The Church in History: The Church in America

The Great Awakening was huge, as far as revivals go, and it changed forever the very nature of American worship. But like many revivals, it didn’t last. Or, rather, since it had impacted mostly people who were already churchgoers, it didn’t have much impact outside the churches, themselves. By the time of the American Revolution, the state of religion in the Colonies was in sad disrepair, and it didn’t improve much during that war.

There were two main reasons for this decline after the Great Awakening. First, and perhaps foremost was the very existence of the frontier. The Colonies were not thickly settled by our standards, but just a little bit further west, there were no people at all. And, this doesn’t mean just no Europeans. The Indians who had lived east of the mountains but still west of the coast had been decimated by disease and white settlement. It is difficult to imagine the toll that European diseases took on the native Americans, but it was terrible. Exposure for the first time to measles, smallpox, and the like devastated many tribes, leaving their already sparsely-settled forests open to white occupation and exploitation. As a result, Americans became widely scattered people; occasionally clustering in forts to resist Indian attacks, but usually having miles between cabins, and even more between settlements. Churches were not a high priority in such communities, and so even otherwise religious people tended to draw away from assembly for worship.

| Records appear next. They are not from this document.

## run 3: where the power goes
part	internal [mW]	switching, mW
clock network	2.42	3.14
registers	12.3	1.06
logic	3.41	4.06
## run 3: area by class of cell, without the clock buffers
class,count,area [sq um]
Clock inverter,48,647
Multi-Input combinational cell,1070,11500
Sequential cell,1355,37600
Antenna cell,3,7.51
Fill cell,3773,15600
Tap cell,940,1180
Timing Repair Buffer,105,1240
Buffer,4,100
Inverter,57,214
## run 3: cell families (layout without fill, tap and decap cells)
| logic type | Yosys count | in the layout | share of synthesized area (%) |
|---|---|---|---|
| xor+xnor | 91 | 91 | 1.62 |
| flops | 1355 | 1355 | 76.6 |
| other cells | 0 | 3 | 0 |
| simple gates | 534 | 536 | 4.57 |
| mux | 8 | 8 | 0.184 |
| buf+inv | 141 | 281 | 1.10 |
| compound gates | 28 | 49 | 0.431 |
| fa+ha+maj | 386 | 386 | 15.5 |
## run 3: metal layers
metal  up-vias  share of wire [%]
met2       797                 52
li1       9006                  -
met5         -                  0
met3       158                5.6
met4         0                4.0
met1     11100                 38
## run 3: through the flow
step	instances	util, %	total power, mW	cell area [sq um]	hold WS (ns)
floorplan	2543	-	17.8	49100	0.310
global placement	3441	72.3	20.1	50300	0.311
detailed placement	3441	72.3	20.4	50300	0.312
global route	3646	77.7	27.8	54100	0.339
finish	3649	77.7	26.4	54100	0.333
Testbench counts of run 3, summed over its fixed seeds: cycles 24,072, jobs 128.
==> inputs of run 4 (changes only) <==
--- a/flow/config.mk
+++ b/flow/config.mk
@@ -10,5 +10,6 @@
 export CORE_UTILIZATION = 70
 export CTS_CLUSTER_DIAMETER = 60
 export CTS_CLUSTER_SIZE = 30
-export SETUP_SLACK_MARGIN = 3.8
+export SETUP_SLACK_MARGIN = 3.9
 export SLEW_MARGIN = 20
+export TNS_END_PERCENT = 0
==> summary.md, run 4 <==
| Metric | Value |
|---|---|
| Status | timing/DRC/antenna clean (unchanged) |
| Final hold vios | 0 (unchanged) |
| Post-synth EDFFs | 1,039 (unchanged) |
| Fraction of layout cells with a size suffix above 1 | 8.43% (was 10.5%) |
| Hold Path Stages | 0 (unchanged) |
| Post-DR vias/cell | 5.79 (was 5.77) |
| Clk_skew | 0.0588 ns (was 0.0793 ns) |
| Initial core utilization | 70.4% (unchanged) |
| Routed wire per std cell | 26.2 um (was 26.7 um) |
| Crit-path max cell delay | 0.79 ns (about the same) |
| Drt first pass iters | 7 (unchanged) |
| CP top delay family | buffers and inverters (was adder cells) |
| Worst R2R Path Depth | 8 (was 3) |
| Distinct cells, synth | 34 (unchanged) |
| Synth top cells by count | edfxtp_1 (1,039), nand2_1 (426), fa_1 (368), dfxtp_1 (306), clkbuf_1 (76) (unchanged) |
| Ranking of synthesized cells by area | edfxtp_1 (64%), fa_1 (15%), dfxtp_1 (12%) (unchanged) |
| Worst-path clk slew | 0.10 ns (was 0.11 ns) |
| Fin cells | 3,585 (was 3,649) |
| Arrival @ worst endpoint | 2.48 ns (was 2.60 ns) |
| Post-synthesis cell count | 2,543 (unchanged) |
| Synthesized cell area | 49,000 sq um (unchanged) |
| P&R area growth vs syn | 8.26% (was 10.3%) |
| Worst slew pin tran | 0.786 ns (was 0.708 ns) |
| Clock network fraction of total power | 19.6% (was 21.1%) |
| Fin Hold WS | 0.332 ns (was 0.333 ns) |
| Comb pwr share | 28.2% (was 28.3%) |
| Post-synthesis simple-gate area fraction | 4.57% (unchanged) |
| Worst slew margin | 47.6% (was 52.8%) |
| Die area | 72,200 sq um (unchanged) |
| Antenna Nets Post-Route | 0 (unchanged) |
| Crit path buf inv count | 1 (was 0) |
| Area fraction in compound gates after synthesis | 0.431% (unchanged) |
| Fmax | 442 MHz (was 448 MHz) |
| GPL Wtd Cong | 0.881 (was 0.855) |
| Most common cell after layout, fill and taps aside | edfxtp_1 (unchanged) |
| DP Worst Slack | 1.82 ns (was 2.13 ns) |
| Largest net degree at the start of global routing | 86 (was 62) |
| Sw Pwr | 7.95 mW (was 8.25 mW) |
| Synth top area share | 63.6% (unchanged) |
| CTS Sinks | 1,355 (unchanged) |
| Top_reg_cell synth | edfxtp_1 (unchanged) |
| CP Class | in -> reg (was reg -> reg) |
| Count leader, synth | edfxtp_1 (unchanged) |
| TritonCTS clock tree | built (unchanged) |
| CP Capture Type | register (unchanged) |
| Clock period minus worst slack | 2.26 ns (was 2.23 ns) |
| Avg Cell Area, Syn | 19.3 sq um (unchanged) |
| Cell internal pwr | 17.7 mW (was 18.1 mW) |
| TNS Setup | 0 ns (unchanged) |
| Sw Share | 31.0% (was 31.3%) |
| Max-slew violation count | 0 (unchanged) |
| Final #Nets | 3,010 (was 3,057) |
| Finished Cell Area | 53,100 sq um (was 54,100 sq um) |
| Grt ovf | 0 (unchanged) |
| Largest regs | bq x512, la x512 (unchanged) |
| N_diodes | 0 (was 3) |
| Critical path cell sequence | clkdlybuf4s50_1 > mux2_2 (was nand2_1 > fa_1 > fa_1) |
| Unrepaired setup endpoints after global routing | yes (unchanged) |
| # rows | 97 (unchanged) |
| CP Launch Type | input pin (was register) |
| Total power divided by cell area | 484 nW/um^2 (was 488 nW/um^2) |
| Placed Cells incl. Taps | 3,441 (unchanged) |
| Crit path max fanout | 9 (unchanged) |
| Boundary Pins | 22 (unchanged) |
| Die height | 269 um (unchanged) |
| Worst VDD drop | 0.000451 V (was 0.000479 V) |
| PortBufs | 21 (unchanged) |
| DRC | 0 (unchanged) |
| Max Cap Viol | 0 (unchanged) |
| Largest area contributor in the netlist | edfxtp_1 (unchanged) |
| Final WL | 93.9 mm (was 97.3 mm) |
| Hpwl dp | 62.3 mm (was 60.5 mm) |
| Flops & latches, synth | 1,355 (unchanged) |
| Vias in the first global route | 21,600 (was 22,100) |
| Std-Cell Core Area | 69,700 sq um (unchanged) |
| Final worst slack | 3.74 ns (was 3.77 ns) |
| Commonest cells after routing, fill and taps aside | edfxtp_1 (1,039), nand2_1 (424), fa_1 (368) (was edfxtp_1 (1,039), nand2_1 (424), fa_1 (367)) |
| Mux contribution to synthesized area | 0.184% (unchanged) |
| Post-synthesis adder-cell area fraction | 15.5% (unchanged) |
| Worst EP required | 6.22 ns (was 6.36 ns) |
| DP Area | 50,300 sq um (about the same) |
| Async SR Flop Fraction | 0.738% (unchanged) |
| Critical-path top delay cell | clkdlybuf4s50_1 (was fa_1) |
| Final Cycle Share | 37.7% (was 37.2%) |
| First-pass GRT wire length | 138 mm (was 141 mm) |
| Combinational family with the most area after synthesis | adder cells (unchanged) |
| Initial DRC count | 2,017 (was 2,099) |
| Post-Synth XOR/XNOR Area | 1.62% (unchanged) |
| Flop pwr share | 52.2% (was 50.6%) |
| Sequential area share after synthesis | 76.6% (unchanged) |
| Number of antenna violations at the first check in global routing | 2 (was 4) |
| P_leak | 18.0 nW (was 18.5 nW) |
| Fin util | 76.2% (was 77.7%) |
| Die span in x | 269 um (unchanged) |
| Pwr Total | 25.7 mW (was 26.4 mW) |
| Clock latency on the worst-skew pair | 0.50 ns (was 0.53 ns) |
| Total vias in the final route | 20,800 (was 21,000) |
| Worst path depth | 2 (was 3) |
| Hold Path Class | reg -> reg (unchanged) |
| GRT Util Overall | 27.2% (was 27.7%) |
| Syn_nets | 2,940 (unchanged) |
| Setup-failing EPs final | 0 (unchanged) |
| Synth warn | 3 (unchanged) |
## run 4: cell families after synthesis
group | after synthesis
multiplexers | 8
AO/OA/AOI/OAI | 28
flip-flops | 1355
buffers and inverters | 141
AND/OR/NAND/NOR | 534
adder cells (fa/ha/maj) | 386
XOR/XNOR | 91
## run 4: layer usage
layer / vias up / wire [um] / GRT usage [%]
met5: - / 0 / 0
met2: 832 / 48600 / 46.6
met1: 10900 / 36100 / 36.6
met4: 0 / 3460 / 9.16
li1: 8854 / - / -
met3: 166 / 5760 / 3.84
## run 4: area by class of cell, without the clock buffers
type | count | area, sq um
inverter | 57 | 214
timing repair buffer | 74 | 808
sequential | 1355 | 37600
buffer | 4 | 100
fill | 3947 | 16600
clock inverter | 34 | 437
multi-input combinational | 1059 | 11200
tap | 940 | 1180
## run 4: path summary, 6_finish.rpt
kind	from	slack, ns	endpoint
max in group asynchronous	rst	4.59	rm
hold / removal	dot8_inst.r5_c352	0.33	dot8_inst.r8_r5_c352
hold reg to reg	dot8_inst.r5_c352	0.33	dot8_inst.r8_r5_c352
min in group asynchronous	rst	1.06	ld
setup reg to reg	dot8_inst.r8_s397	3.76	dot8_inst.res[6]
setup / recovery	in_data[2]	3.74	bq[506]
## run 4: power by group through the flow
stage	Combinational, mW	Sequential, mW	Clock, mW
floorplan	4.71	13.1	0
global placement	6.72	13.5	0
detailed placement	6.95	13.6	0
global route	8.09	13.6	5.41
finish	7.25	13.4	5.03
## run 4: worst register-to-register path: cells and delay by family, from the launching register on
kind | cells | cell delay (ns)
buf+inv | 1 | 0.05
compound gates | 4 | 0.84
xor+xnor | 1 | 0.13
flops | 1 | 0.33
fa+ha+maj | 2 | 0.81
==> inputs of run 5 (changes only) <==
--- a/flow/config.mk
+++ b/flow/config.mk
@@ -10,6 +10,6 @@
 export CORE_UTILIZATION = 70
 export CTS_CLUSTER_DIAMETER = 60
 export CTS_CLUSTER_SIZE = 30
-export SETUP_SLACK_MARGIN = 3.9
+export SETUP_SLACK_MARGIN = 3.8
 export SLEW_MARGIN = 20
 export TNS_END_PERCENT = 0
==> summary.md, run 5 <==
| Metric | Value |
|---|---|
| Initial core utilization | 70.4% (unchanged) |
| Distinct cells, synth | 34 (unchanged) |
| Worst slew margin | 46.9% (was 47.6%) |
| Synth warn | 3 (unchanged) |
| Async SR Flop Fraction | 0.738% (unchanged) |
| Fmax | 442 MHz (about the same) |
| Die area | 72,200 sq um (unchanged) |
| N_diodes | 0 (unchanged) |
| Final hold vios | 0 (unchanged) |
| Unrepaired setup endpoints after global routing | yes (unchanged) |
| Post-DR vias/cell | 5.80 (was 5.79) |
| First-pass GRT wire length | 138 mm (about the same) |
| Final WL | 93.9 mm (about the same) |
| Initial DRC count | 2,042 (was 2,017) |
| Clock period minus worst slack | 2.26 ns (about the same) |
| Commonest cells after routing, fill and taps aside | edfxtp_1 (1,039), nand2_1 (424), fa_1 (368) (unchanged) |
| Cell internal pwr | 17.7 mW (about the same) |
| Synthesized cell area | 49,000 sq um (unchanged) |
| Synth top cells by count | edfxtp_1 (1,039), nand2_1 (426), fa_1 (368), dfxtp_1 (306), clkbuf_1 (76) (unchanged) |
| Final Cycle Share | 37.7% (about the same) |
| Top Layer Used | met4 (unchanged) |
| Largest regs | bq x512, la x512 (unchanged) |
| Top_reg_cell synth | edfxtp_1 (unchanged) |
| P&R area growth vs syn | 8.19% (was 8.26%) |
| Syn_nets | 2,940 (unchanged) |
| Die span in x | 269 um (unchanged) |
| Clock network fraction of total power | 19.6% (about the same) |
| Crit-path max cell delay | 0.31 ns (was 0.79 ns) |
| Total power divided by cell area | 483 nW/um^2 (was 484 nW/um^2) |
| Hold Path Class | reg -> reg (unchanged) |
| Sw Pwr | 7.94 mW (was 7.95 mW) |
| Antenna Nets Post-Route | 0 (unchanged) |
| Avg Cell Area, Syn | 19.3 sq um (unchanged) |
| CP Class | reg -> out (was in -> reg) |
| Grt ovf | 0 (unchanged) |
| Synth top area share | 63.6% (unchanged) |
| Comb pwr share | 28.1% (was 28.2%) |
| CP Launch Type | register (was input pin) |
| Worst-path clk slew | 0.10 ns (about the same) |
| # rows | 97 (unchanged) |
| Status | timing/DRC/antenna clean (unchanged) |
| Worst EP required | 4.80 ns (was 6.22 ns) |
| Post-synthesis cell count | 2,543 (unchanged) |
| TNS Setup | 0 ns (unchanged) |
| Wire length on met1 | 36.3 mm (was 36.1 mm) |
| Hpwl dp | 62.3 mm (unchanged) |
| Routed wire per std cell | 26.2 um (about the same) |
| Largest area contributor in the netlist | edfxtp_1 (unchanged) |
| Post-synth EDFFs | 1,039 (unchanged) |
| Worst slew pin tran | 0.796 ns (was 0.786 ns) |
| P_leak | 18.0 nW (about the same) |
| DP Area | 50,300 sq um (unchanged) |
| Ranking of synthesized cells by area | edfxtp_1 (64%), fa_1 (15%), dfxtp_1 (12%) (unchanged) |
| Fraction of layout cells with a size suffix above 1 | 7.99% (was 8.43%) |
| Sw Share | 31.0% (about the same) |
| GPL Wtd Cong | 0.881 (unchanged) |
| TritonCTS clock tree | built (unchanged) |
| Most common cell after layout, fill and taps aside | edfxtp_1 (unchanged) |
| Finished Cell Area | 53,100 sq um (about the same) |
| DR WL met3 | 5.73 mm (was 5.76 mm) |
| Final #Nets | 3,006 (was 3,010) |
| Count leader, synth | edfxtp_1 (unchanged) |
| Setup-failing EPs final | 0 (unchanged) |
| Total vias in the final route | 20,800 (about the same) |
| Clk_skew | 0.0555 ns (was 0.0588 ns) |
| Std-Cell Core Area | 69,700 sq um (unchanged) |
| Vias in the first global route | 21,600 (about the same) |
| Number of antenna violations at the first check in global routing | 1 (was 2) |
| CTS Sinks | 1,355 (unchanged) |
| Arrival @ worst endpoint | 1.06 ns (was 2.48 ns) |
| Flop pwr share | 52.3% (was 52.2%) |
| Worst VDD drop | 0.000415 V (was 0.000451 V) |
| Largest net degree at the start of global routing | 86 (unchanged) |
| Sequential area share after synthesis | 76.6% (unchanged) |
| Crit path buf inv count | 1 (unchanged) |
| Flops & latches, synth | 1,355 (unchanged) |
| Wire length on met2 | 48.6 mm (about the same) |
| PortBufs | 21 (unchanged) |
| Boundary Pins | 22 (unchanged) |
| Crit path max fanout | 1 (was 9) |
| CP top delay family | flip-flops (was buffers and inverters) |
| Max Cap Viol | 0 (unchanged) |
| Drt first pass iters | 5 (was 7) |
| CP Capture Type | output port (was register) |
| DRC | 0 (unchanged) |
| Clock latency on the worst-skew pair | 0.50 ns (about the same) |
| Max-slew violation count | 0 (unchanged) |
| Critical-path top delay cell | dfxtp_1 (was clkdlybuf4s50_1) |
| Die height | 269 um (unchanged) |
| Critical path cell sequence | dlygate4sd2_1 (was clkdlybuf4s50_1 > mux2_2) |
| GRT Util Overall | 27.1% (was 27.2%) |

The second reason had to do with the nature of the people, themselves, who settled this western region. The English, meaning the southern, southwest and midlands Englishmen who had settled Virginia, Massachusetts, Georgia and Pennsylvania were town or city-dwelling people. In the mid-1700s, though, a whole new group began arriving. Called, generally Scots-Irish, these were border people from northern England, southern Scotland and northern Ireland, who had little use for towns and none at all for organized religion. Following their ancestral ways, these people flooded off the ships and directly to the western frontier. Many even crossed the mountains (illegally) and built their family-centered cabins and farms as far as possible from the coast, the Indians, and even each other. They liked to assemble once or twice a year in the open air to socialize, drink homemade corn whiskey and listen to fundamentalist preachers, but afterwards they retreated to their isolated homesteads. They settled all the way from western New York south to Georgia, but most ended up in what we today call the Cumberland Plateau of West Virginia, Virginia, Kentucky, Tennessee, North Carolina and Georgia. Their culture and lifestyle eventually became the pattern for most of the American south. Organized religion suffered severely under their watch.